The local connection comes by way of “Northern Irish/ Icelandic” director Robert Ingi Douglas who gave 2016 Best Original Score nominee Johann Johannsson his first feature movie opportunity following a chance meeting in a Reykjavik bar just over 15 years ago.

The Icelandic musician, nominated this year for for his powerful Sicario score, is well known for his work on Prisoners and Theory of Everything (an Oscar-nominated score in 2015) but has The Icelandic Dream as his first feature movie composer credit.

That 2000 cult Icelandic movie, described by director Robert Ingi Douglas as an “Icelandic Withnail and I”, went on to become a best-selling movie in Iceland that year, beating Gladiator locally at the box office and gaining four Icelandic Film and Television Academy award nominations including Best Picture. The film has a high IMDB.com rating of 7.1/10 and follows the fortunes of a struggling “businessman and weekend dad” in Iceland. It boasts a raw documentary style and notable comedy performances from actors including co-star Jon Gnarr who went out to be Mayor of Reykjavik and Haftis Huld, who is now a popular singer in her home country.

Film-maker Robert Ingi Douglas, whose father is from Northern Ireland and mother is from Iceland, lived in Coleraine in his 20s and took a Media Studies National Diploma course in what was then known by most as ‘Ballymoney Tech’ (AKA Northern Regional College), learning VHS editing and basic production skills using equipment belonging to the Media Studies Department.
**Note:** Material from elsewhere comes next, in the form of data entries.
## src/rtl/debug_pkg.sv

```systemverilog
// Shared state encodings and host command bytes for the debug controller.
package debug_pkg;

  typedef enum logic [2:0] {
    ST_LOAD  = 3'd0,
    ST_MODE  = 3'd1,
    ST_DEBUG = 3'd2,
    ST_STEP  = 3'd3,
    ST_DUMP  = 3'd4,
    ST_RUN   = 3'd5,
    ST_FINAL = 3'd6,
    ST_DONE  = 3'd7
  } state_e;

  localparam logic [7:0] CMD_DEBUG  = 8'hFF;
  localparam logic [7:0] CMD_RUN    = 8'h00;
  localparam logic [7:0] CMD_STEP   = 8'hAA;
  localparam logic [7:0] CMD_RUNEND = 8'h55;

endpackage

```

## src/rtl/debug_tx_serializer.sv

```systemverilog
// Streams a loaded snapshot LSB byte first; first byte valid the cycle after load.
// Holds the current byte while tx_ready_i is low; done_o pulses the cycle after the last transfer.
module debug_tx_serializer #(
  parameter int NBYTES = 16
) (
  input  logic                  clock_i,
  input  logic                  reset_ni,
  input  logic                  load_i,
  input  logic [NBYTES*8-1:0]   data_i,
  input  logic                  tx_ready_i,
  output logic                  tx_valid_o,
  output logic [7:0]            tx_byte_o,
  output logic                  done_o
);

  localparam int CW = $clog2(NBYTES + 1);

  logic [NBYTES*8-1:0] buf_q, buf_d;
  logic [CW-1:0]       cnt_q, cnt_d;
  logic                valid_q, valid_d;
  logic                done_q, done_d;

  always_comb begin
    buf_d   = buf_q;
    cnt_d   = cnt_q;
    valid_d = valid_q;
    done_d  = 1'b0;
    if (load_i) begin
      buf_d   = data_i;
      cnt_d   = CW'(NBYTES);
      valid_d = 1'b1;
    end else if (valid_q && tx_ready_i) begin
      // The byte on the wire is always buf_q[7:0]; shifting exposes the next one.
      buf_d = buf_q >> 8;
      cnt_d = cnt_q - 1'b1;
      if (cnt_q == CW'(1)) begin
        valid_d = 1'b0;
        done_d  = 1'b1;
      end
    end
  end

  always_ff @(posedge clock_i or negedge reset_ni) begin
    if (!reset_ni) begin
      buf_q   <= '0;
      cnt_q   <= '0;
      valid_q <= 1'b0;
      done_q  <= 1'b0;
    end else begin
      buf_q   <= buf_d;
      cnt_q   <= cnt_d;
      valid_q <= valid_d;
      done_q  <= done_d;
    end
  end

  assign tx_valid_o = valid_q;
  assign tx_byte_o  = buf_q[7:0];
  assign done_o     = done_q;

endmodule

```

## src/rtl/debug_ctrl.sv

```systemverilog
// Host debug controller: loads program words, then runs or single-steps the pipeline and dumps status.
// Writes land one cycle after the last rx byte; status bytes obey tx valid/ready, rx is dropped meanwhile.
module debug_ctrl
  import debug_pkg::*;
#(
  parameter int WORD_WIDTH = 32,
  parameter int ADDR_WIDTH = 10,
  parameter int DUMP_WORDS = 4
) (
  input  logic                             i_clock,
  input  logic                             i_reset_n,
  input  logic                             i_rx_valid,
  input  logic [7:0]                       i_rx_byte,
  output logic                             o_tx_valid,
  output logic [7:0]                       o_tx_byte,
  input  logic                             i_tx_ready,
  input  logic                             i_finish,
  input  logic [DUMP_WORDS*WORD_WIDTH-1:0] i_dump,
  output logic                             o_wr_en,
  output logic [ADDR_WIDTH-1:0]            o_wr_addr,
  output logic [WORD_WIDTH-1:0]            o_wr_data,
  output logic                             o_start,
  output logic                             o_step,
  output logic                             o_error,
  output logic [2:0]                       o_state
);

  localparam int BYTES = WORD_WIDTH / 8;
  localparam int BC_W  = $clog2(BYTES);
  localparam logic [BC_W-1:0] LAST_BYTE = BC_W'(BYTES - 1);

  state_e                  state_q, state_d;
  logic [ADDR_WIDTH:0]     addr_q, addr_d;
  logic [BC_W-1:0]         bcnt_q, bcnt_d;
  logic [WORD_WIDTH-9:0]   asm_q, asm_d;
  logic [WORD_WIDTH-1:0]   word_full;
  logic                    wr_en_q, wr_en_d;
  logic [ADDR_WIDTH-1:0]   wr_addr_q, wr_addr_d;
  logic [WORD_WIDTH-1:0]   wr_data_q, wr_data_d;
  logic                    error_q, error_d;
  logic                    fin_seen_q, fin_seen_d;
  logic                    start_q, start_d;
  logic                    step_q, step_d;
  logic                    ld_q, ld_d;
  logic                    ser_done;

  // Bytes arrive LSB first, so each new byte enters at the top and slides down.
  assign word_full = {i_rx_byte, asm_q};

  always_comb begin
    state_d    = state_q;
    addr_d     = addr_q;
    bcnt_d     = bcnt_q;
    asm_d      = asm_q;
    wr_en_d    = 1'b0;
    wr_addr_d  = wr_addr_q;
    wr_data_d  = wr_data_q;
    error_d    = error_q;
    fin_seen_d = fin_seen_q;
    case (state_q)
      ST_LOAD: begin
        if (i_rx_valid) begin
          asm_d = word_full[WORD_WIDTH-1:8];
          if (bcnt_q == LAST_BYTE) begin
            bcnt_d = '0;
            if (word_full == '0) begin
              state_d = ST_MODE;
            end else if (addr_q[ADDR_WIDTH]) begin
              error_d = 1'b1;
            end else begin
              wr_en_d   = 1'b1;
              wr_addr_d = addr_q[ADDR_WIDTH-1:0];
              wr_data_d = word_full;
              addr_d    = addr_q + 1'b1;
            end
          end else begin
            bcnt_d = bcnt_q + 1'b1;
          end
        end
      end
      ST_MODE: begin
        if (i_rx_valid && i_rx_byte == CMD_DEBUG) state_d = ST_DEBUG;
        else if (i_rx_valid && i_rx_byte == CMD_RUN) state_d = ST_RUN;
      end
      ST_DEBUG: begin
        if (i_finish) state_d = ST_DONE;
        else if (i_rx_valid && i_rx_byte == CMD_STEP) state_d = ST_STEP;
        else if (i_rx_valid && i_rx_byte == CMD_RUNEND) state_d = ST_RUN;
      end
      ST_STEP: begin
        if (i_finish) fin_seen_d = 1'b1;
        state_d = ST_DUMP;
      end
      ST_DUMP: begin
        if (i_finish) fin_seen_d = 1'b1;
        if (ser_done) state_d = (fin_seen_q || i_finish) ? ST_DONE : ST_DEBUG;
      end
      ST_RUN: begin
        if (i_finish) state_d = ST_FINAL;
      end
      ST_FINAL: begin
        if (ser_done) state_d = ST_DONE;
      end
      ST_DONE: state_d = ST_DONE;
      default: state_d = ST_LOAD;
    endcase
  end

  // Snapshot is taken during the first dump cycle, i.e. one cycle after the step pulse.
  assign ld_d    = (state_d == ST_DUMP  && state_q != ST_DUMP) ||
                   (state_d == ST_FINAL && state_q != ST_FINAL);
  assign start_d = state_d inside {ST_DEBUG, ST_STEP, ST_DUMP, ST_RUN, ST_FINAL};
  assign step_d  = state_d inside {ST_STEP, ST_RUN};

  always_ff @(posedge i_clock or negedge i_reset_n) begin
    if (!i_reset_n) begin
      state_q    <= ST_LOAD;
      addr_q     <= '0;
      bcnt_q     <= '0;
      asm_q      <= '0;
      wr_en_q    <= 1'b0;
      wr_addr_q  <= '0;
      wr_data_q  <= '0;
      error_q    <= 1'b0;
      fin_seen_q <= 1'b0;
      start_q    <= 1'b0;
      step_q     <= 1'b0;
      ld_q       <= 1'b0;
    end else begin
      state_q    <= state_d;
      addr_q     <= addr_d;
      bcnt_q     <= bcnt_d;
      asm_q      <= asm_d;
      wr_en_q    <= wr_en_d;
      wr_addr_q  <= wr_addr_d;
      wr_data_q  <= wr_data_d;
      error_q    <= error_d;
      fin_seen_q <= fin_seen_d;
      start_q    <= start_d;
      step_q     <= step_d;
      ld_q       <= ld_d;
    end
  end

  debug_tx_serializer #(
    .NBYTES(DUMP_WORDS * BYTES)
  ) u_ser (
    .clock_i   (i_clock),
    .reset_ni  (i_reset_n),
    .load_i    (ld_q),
    .data_i    (i_dump),
    .tx_ready_i(i_tx_ready),
    .tx_valid_o(o_tx_valid),
    .tx_byte_o (o_tx_byte),
    .done_o    (ser_done)
  );

  assign o_wr_en   = wr_en_q;
  assign o_wr_addr = wr_addr_q;
  assign o_wr_data = wr_data_q;
  assign o_start   = start_q;
  assign o_step    = step_q;
  assign o_error   = error_q;
  assign o_state   = state_q;

endmodule

```

## config.mk

```make
export PLATFORM = sky130hd
export DESIGN_NAME = debug_ctrl
export DESIGN_NICKNAME = d
export VERILOG_FILES = /design/src/rtl/debug_pkg.sv /design/src/rtl/debug_tx_serializer.sv /design/src/rtl/debug_ctrl.sv
export SDC_FILE = /design/constraint.sdc
export NUM_CORES = 1
export LEC_CHECK = 0
export ABC_CLOCK_PERIOD_IN_PS = 2200
export BUFFER_PORTS_ARGS = -buffer_cell sky130_fd_sc_hd__buf_4
export CAP_MARGIN = 15
export CORE_MARGIN = 2
export CORE_UTILIZATION = 55
export DETAILED_ROUTE_END_ITERATION = 7
export GPL_ROUTABILITY_DRIVEN = 1
export HOLD_SLACK_MARGIN = 0.06
export PLACE_DENSITY = 0.83
export SETUP_SLACK_MARGIN = 0.1
export SLEW_MARGIN = 15
export SYNTH_ARGS = -nofsm -noshare
export SYNTH_HDL_FRONTEND = slang
export SYNTH_SLANG_ARGS = --single-unit
```

## constraint.sdc

```tcl
create_clock -name i_clock -period 2.2 [get_ports i_clock]
set_input_delay 0.11 -clock i_clock [delete_from_list [all_inputs] [get_ports i_clock]]
set_output_delay 0.11 -clock i_clock [all_outputs]
set_load 0.1 [all_outputs]
```

==> results.json, run 1 <==
{
  "status": "finished, final reports clean",
  "leakagePower_nw": 6.947,
  "avgRoutedWirePerCell_um": 19.04,
  "die_h_um": 138.0,
  "core_um2": 17780,
  "pwr-share-comb_pct": 25.2,
  "ys_top_cells_by_count": "dfrtp_1 (223), nand2_1 (142), o21ai_0 (128)",
  "period_needed_ns": 2.047,
  "clkTransAtPathRegs_ns": 0.06,
  "first_iter_violations": 454,
  "cp.required_ns": 2.59,
  "hold_viol": 0,
  "yosysMostFrequentCell": "dfrtp_1",
  "pre_cts_ws_ns": 0.1305,
  "cts_max_level": 1,
  "antenna_found_initial": 1,
  "synthTopCellsByArea": "dfrtp_1 (56%), mux2i_1 (12%), o21ai_0 (6.5%), mux2_4 (6.1%), nand2_1 (5.4%)",
  "ant_nets": 0,
  "routed_via_density": 5.493,
  "grt_pass1_wl_um": 43480,
  "grt.overflow.total": 0,
  "maxSlewViolCount": 0,
  "syn_area_um2": 9881,
  "yosysTopAreaCellShare_pct": 56.48,
  "nets": 1313,
  "dpl.hpwl_um": 14750,
  "power_switching_share_pct": 32.45,
  "setup_tns_ns": 0,
  "worstSetupPathType": "reg2reg",
  "skew_ns": 0.02283,
  "cp_max_fo": 27,
  "io_pins": 199,
  "gp_congestion": 0.8464,
  "intPower_w": 0.008966,
  "max_freq_mhz": 488.4,
  "syn_to_final_growth_pct": 40.85,
  "syn-num-nets": 989,
  "fp.dieArea_um2": 19050,
  "die_w_um": 138.0,
  "clockBufferDepth": 3,
  "setup.worst_path.start_class": "register",
  "ys_seq_area_share_pct": 56.48,
  "p_seq_share_pct": 43.8,
  "grt_max_degree": 76,
  "drtPass1Iterations": 5,
  "grt_pass1_vias": 8286,
  "period_share_pct": 93.07,
  "vias": 7783,
  "min_path_type": "in2async",
  "power_density_nw_per_um2": 953.6,
  "yosysUniqueCellTypes": 45,
  "clk_root_buffer_cell": "clkbuf_16",
  "grt_use_total_pct": 28.03,
  "drive_above_1_share_pct": 28.75,
  "drt_wl_total_um": 26980,
  "p_sw_w": 0.004306,
  "insertion_delay_ns": 0.52,
  "vdd_drop_max_v": 0.0008886,
  "setup_slack_ns": 0.1525,
  "worst_slew_pin_slew_ns": 0.6220,
  "rows": 49,
  "cp-end-kind": "register",
  "io_buffers": 198,
  "finalSetupViolCount": 0,
  "worstPathArrival_ns": 2.43,
  "clkPwrFrac_pct": 31.0,
  "cts.sinks": 223,
  "async_reset_ff_share_pct": 100.0,
  "hold_ws_ns": 0.1477,
  "maxCapViolCount": 0,
  "postSynth.topFlopCell": "dfrtp_1",
  "syn_inst": 844,
  "maxSlewHeadroom_pct": 58.53,
  "yosysTopAreaCell": "dfrtp_1",
  "rsz0062_at_grt": "no",
  "synth_area_per_cell_um2": 11.71,
  "initial_utilization_pct": 55.57,
  "tritoncts": "built",
  "drc_errors": 0,
  "synth_enable_flop_cells": 0,
  "cts_inserted_buffers": 24,
  "ys_warn_count": 0,
  "ys_ff_latch": 223
}
-- cells in the final DEF (no fill, tap or decap), types with 2 or more instances in the layout --
cell | Yosys | routed
a21o_1 | 2 | 2
a21oi_1 | 5 | 5
and3_1 | 5 | 5
and4_1 | 2 | 2
buf_12 | 0 | 8
buf_4 | 10 | 211
bufinv_16 | 0 | 2
clkbuf_1 | 31 | 3
clkbuf_16 | 0 | 24
clkbuf_8 | 0 | 7
clkinv_2 | 0 | 6
dfrtp_1 | 223 | 219
dfrtp_4 | 0 | 4
diode_2 | 0 | 2
dlygate4sd3_1 | 0 | 140
ha_1 | 4 | 4
inv_1 | 7 | 7
mux2_1 | 3 | 3
mux2_2 | 26 | 26
mux2_4 | 40 | 40
mux2i_1 | 120 | 120
nand2_1 | 142 | 141
nand3_1 | 4 | 4
nand4_1 | 8 | 8
nor2_1 | 13 | 13
nor2b_1 | 4 | 4
nor3_1 | 2 | 2
nor4_1 | 8 | 4
nor4_2 | 2 | 4
nor4_4 | 0 | 2
o21ai_0 | 128 | 128
o21bai_1 | 3 | 3
xnor2_1 | 11 | 11
xor2_1 | 2 | 2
The college would loan cameras to students for filming as well as give access to a VHS editing suite in the department.

Robert explained that he had given the job of the Icelandic Dream score to Johann following a chance meeting: “I didn’t know the guy sitting at the bar however he said he could write music and I told him he could do so for my first movie as long as he didn’t mind not being paid. He said yes and that was the start the movie business for him”.

The director now lives in Iceland following a number of years in Bejing. After The Icelandic Dream (or Islenski draumurinn, if you really want to show off your knowledge of Icelandic cinema) he went on to make A Man Like Me in 2002 (about subtle racism in Iceland, also featuring a Johann Johannsson score) and Eleven Men Out in 2005. The latter movie about an all-gay soccer team went on to be Robert’s most successful film outside Iceland. Both films are in Icelandic. His only English language film so far, This is Sanlitun, is set a TV comedy ‘mockumentary’ set Bejing and released in 2013 following a premier at the Toronto International Film Festival.

He now has plans to make a further feature film, alongside an experimental YouTube series project, and has not ruled out coming back to Northern Ireland to make a film in the future.